The modulation of ion channel activity by lipids is increasingly recognized as a fundamental component of cellular signaling. The mucolipin transient receptor potential (TRPML) channel family belongs to the TRP superfamily(1,2) and is composed of three members, TRPML1-3. TRPMLs are the major Ca(2+)-permeable channels on late endosomes and lysosomes (LEL). They regulate organelle Ca(2+) releases important for various physiological processes, including organelle trafficking and fusion(3).
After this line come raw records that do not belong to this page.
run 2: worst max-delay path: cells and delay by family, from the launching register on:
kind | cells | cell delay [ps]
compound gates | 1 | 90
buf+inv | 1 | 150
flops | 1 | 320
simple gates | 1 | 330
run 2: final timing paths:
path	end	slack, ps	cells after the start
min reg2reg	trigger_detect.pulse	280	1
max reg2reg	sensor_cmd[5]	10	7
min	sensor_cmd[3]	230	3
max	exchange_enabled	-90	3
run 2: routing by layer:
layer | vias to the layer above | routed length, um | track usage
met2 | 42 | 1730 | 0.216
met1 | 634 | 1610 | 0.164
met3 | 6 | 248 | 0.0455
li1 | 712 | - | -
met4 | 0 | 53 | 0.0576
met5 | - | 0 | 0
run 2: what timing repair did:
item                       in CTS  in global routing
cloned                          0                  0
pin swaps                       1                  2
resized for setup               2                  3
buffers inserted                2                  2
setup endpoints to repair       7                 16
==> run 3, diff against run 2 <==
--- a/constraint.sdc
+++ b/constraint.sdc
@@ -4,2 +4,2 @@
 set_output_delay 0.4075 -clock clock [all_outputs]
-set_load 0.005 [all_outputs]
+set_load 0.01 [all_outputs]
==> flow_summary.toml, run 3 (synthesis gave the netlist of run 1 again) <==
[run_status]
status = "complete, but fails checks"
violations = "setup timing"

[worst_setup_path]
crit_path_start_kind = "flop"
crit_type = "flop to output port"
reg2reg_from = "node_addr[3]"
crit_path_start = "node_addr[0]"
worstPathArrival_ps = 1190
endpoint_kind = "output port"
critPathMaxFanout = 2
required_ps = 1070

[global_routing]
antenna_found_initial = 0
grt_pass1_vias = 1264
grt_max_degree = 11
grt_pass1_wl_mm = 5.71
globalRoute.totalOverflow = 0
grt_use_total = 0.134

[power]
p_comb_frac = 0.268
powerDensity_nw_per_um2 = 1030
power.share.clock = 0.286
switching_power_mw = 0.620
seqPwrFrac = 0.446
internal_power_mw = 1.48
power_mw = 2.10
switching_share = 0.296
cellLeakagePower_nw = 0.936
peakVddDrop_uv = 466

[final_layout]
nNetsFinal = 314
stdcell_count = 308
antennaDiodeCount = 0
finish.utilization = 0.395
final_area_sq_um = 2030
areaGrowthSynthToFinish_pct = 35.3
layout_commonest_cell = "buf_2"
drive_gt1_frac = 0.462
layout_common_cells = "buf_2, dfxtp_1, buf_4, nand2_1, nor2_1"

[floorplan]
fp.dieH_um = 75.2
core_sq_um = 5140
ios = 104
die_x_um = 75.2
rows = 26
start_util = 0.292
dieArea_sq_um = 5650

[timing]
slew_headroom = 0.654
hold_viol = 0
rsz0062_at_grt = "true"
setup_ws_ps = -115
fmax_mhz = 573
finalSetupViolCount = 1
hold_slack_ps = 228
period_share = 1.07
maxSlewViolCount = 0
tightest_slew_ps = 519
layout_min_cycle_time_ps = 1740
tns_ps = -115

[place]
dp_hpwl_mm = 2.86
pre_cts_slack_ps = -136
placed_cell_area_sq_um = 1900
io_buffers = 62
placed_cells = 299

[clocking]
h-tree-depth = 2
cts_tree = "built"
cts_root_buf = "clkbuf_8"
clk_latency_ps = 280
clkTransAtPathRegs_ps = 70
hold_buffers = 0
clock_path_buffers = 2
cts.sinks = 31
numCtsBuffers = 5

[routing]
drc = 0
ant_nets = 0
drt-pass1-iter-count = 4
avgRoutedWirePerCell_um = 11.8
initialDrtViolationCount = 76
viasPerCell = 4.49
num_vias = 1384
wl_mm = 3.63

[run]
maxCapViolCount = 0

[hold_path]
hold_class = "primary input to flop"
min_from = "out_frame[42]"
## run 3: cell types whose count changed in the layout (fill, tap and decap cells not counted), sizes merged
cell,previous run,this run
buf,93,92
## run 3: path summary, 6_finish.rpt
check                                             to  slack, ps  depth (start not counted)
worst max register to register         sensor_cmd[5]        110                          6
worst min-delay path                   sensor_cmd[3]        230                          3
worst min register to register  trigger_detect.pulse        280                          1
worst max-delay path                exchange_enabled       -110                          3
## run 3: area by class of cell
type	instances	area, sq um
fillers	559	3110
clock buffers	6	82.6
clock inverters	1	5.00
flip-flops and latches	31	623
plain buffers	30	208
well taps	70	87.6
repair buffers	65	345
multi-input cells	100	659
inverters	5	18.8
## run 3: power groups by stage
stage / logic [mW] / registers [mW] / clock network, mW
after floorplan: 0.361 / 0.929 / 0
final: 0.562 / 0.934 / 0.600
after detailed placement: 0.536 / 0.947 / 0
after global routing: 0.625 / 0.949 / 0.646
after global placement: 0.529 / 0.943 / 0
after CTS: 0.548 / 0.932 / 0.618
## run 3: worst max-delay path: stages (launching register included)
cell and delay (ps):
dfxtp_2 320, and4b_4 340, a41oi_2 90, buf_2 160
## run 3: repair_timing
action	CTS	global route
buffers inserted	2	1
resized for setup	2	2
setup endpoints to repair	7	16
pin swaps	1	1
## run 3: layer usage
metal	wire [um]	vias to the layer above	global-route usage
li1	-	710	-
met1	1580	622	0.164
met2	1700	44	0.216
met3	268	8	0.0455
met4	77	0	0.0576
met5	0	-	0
Loss-of-function mutations in the TRPML1 gene cause the neurodegenerative lysosomal storage disorder mucolipidosis IV (ML-IV), and a gain-of-function mutation in TRPML3 (Ala419Pro) gives rise to the Varitint-Waddler (Va) mouse phenotype(4–6). Notably, TRPMLs are activated by the low-abundance and LEL-enriched signaling lipid PI(3,5)P(2), while other phosphoinositides such as PI(4,5)P(2), enriched in plasma membranes, inhibit TRPMLs(7,8). Conserved basic residues at the N-terminus of the channels are important for PI(3,5)P(2) activation and PI(4,5)P(2) inhibition(8). However, due to a lack of structural information, the mechanism by which TRPML channels recognize PI(3,5)P(2) and increase its Ca(2+) conductance remains elusive. Here we present the cryo-electron microscopy (cryo-EM) structure of a full-length TRPML3, at an average resolution of 2.9 Å. Our structure reveals not only the molecular basis of ion conduction but also the unique architecture of TRPMLs, wherein the voltage sensor-like domain is linked to the pore via a cytosolic domain we term the “mucolipin domain” (MLD). Combined with functional studies, we suggest that the MLD is responsible for PI(3,5)P(2) binding and subsequent channel activation, and that it acts as a ‘gating pulley’ for lipid-dependent TRPML gating.